Dublado no Brasil por Armando Tiraboschi, o Liam Neeson vive um criminoso arrependido em 'Legado Explosivo', lançado no auge da pandemia, lotando cinemas mesmo com exigências de distanciamento | Foto: Divulgação

Com dois filmes prontos para lançar daqui até 2025 ("Absolution" e "Cold Storage"), o irlandês Liam Neeson está finalizando o que pode ser (mais) uma virada em sua bem-sucedida carreira: "The Naked Gun", a nova versão da franquia "Corra Que a Polícia Vem Aí" (1988-1994). Ao viver Frank Drebin Jr, o herdeiro do abilolado tira vivido por Leslie Nielsen (1926-2010), o astro de "A Lista de Schindler" (1993) pode se reinventar como comediante da mesma forma que se recriou, no fim dos anos 2000, como protagonista de longas-metragens de pancadaria, criando uma persona digna de Charles Bronson. Nesta segunda-feira, às 23h30, a "Tela Quente" da TV Globo exibe um dos títulos que fizeram dele um ferrabrás: "Legado Explosivo" ("Honest Thief", 2020).

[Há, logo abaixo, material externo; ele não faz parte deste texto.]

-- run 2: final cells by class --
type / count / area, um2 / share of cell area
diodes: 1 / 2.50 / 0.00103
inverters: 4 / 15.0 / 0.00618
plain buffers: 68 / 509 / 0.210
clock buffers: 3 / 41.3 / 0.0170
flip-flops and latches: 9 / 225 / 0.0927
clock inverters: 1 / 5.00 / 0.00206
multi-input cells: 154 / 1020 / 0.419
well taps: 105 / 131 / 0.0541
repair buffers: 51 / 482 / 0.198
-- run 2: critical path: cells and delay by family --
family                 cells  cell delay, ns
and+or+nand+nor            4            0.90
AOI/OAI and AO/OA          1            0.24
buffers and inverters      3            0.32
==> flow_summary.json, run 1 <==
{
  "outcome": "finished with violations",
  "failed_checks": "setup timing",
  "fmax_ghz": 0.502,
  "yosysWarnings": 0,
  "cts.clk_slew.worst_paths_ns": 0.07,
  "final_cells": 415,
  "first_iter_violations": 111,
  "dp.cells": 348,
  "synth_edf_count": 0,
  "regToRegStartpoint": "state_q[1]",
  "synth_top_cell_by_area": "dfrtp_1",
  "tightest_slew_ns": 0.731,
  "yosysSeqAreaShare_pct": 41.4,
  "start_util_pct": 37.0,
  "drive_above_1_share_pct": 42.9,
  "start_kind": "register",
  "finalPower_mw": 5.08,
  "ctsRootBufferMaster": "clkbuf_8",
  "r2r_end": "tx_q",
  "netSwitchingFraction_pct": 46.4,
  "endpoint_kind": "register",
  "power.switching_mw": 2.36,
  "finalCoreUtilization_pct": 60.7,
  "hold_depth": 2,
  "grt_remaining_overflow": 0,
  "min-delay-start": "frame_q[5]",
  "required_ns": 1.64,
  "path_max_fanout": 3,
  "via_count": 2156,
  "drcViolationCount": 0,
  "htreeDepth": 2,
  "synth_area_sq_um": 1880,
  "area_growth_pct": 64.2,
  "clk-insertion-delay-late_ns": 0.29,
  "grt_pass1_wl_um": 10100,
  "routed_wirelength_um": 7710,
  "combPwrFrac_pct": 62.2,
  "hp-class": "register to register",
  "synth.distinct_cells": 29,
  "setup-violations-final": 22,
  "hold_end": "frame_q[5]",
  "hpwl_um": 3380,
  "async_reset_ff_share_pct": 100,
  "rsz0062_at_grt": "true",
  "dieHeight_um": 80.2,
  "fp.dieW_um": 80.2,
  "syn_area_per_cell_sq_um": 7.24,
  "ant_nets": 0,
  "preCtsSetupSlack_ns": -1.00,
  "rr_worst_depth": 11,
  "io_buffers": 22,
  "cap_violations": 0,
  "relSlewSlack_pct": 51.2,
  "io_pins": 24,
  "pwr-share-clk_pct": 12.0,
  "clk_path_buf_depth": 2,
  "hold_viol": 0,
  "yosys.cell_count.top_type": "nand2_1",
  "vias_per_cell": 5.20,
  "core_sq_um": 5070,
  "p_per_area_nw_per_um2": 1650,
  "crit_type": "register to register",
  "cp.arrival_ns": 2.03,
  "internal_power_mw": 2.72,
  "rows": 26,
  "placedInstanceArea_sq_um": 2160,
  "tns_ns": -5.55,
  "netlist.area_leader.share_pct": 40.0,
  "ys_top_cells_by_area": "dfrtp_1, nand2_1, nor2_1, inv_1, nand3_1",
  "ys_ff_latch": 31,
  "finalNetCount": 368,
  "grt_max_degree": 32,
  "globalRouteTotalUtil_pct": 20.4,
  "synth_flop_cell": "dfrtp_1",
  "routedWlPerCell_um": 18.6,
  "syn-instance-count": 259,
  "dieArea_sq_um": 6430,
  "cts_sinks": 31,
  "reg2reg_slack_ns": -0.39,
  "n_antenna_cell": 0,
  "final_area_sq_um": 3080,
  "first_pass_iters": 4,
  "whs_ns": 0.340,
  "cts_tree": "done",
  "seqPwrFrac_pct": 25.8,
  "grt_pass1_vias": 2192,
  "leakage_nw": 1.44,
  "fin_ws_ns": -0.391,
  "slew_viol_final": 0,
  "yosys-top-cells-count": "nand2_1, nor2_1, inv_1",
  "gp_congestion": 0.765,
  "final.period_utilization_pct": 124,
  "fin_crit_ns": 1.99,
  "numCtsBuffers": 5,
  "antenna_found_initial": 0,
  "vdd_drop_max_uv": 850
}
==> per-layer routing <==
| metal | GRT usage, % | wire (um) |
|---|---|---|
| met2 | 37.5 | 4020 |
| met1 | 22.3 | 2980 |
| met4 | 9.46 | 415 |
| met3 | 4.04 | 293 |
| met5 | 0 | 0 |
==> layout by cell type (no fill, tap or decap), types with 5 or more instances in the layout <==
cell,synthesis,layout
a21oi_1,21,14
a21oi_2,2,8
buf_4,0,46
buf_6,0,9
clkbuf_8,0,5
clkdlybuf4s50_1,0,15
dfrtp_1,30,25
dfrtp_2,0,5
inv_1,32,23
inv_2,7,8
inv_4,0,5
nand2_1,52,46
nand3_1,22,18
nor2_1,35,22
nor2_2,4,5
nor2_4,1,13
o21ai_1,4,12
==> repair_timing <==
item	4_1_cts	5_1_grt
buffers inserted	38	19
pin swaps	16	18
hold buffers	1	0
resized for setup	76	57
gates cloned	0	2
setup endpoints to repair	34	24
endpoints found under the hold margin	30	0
## src/rtl/universal_shift_register.sv

```systemverilog
// Universal shift register: WIDTH-bit storage stage with synchronous reset, clock enable
// and an 8-way next-state selector (hold, shift, rotate, load, arithmetic shift, clear).
//
// Ports:
//   clk    - clock, all state changes on the rising edge
//   rst    - synchronous reset, active-high; loads RESET_VAL and clears busy
//   en     - clock enable; 0 holds q regardless of mode
//   mode   - operation select: HOLD, SHL, SHR, ROL, ROR, LOAD, ASR, CLR
//   d      - parallel load data
//   sin_l  - serial input entering bit 0 on a left shift
//   sin_r  - serial input entering bit WIDTH-1 on a right shift
//   q      - register contents
//   sout_l - q[WIDTH-1], the bit leaving on a left shift
//   sout_r - q[0], the bit leaving on a right shift
//   busy   - 1 in the cycle after any edge at which q changed value
module universal_shift_register #(
  parameter int unsigned      WIDTH     = 8,
  parameter logic [WIDTH-1:0] RESET_VAL = '0
) (
  input  logic             clk,
  input  logic             rst,
  input  logic             en,
  input  logic [2:0]       mode,
  input  logic [WIDTH-1:0] d,
  input  logic             sin_l,
  input  logic             sin_r,
  output logic [WIDTH-1:0] q,
  output logic             sout_l,
  output logic             sout_r,
  output logic             busy
);

  typedef enum logic [2:0] {
    ModeHold = 3'b000,
    ModeShl  = 3'b001,
    ModeShr  = 3'b010,
    ModeRol  = 3'b011,
    ModeRor  = 3'b100,
    ModeLoad = 3'b101,
    ModeAsr  = 3'b110,
    ModeClr  = 3'b111
  } mode_e;

  logic [WIDTH-1:0] q_d, q_q;
  logic             busy_d, busy_q;

  always_comb begin
    q_d = q_q;
    if (en) begin
      // Unknown or unlisted encodings fall through to the default and hold.
      case (mode)
        ModeShl:  q_d = {q_q[WIDTH-2:0], sin_l};
        ModeShr:  q_d = {sin_r, q_q[WIDTH-1:1]};
        ModeRol:  q_d = {q_q[WIDTH-2:0], q_q[WIDTH-1]};
        ModeRor:  q_d = {q_q[0], q_q[WIDTH-1:1]};
        ModeLoad: q_d = d;
        ModeAsr:  q_d = {q_q[WIDTH-1], q_q[WIDTH-1:1]};
        ModeClr:  q_d = '0;
        default:  q_d = q_q;
      endcase
    end
    busy_d = (q_d != q_q);
  end

  always_ff @(posedge clk) begin
    if (rst) begin
      q_q    <= RESET_VAL;
      busy_q <= 1'b0;
    end else begin
      q_q    <= q_d;
      busy_q <= busy_d;
    end
  end

  assign q      = q_q;
  assign busy   = busy_q;
  assign sout_l = q_q[WIDTH-1];
  assign sout_r = q_q[0];

endmodule

```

Mais patrulhado de todos os gêneros, sobretudo por correntes ideológicas que confundem transcendência estética com sociologia, o cinema de ação viu seu panteão de estrelas e os seus códigos narrativos serem esvaziados pelo politicamente correto ao longo dos anos 1990 para cá, substituindo o que nele havia de épico pelo patético da comédia, rejuvenescendo (ao nível da infantilização) seus protagonistas. Quando morreu o último dos heróis anciões do filão, o já citado Bronson, em 2003, acreditou-se que a perspectiva de um vigilantismo maduro, de cabelos grisalhos - e, por isso mesmo, aberto a autocríticas - estaria extinto para sempre. Só sobreviveria das iniciativas de Sylvester Stallone - o midas dessa seara - em juntar os mestres aposentados do passado na franquia "Os Mercenários" (2010-2023). Clint Eastwood, que era também um vetusto herói, pendeu mais para a direção. Will Smith, Vin Diesel, Charlize Theron e The Rock conjugaram com maestria os códigos do thriller, porém sempre seguindo uma linha mais próxima da aventura e do family film do que das convenções OMACs (One Man Army Combat), ou seja, "exércitos de uma pessoa só" dos anos 1970 e 80. Nessa convenção, só dois astros brilharam, curiosamente ambos dublados pelo mesmo e talentoso ator - o paulista Armando Tirabischi - no Brasil: Jason Statham e Liam Neeson. O primeiro enveredou mais por uma linha B, de filmes graficamente explícitos no sangue e na quebra de ossos, à moda gore, numa reinvenção da fórmula do guerreiro imparável, como os ronins (samurais sem mestre) de Akira Kurosawa. Neeson, não. Filmes de eficiência comercial (e artística) inquestionável, como "Legado Explosivo", a ser transmitido pelo Plim-Plim hoje, comprovam que o ator de 72 anos não só assumiu o posto de Bronson - de ser o justiceiro com rugas no rosto - como humanizou esse arquétipo do vigilante experiente, tridimensionalizando papéis antes representados de modo raso, resumidos a suas jornadas.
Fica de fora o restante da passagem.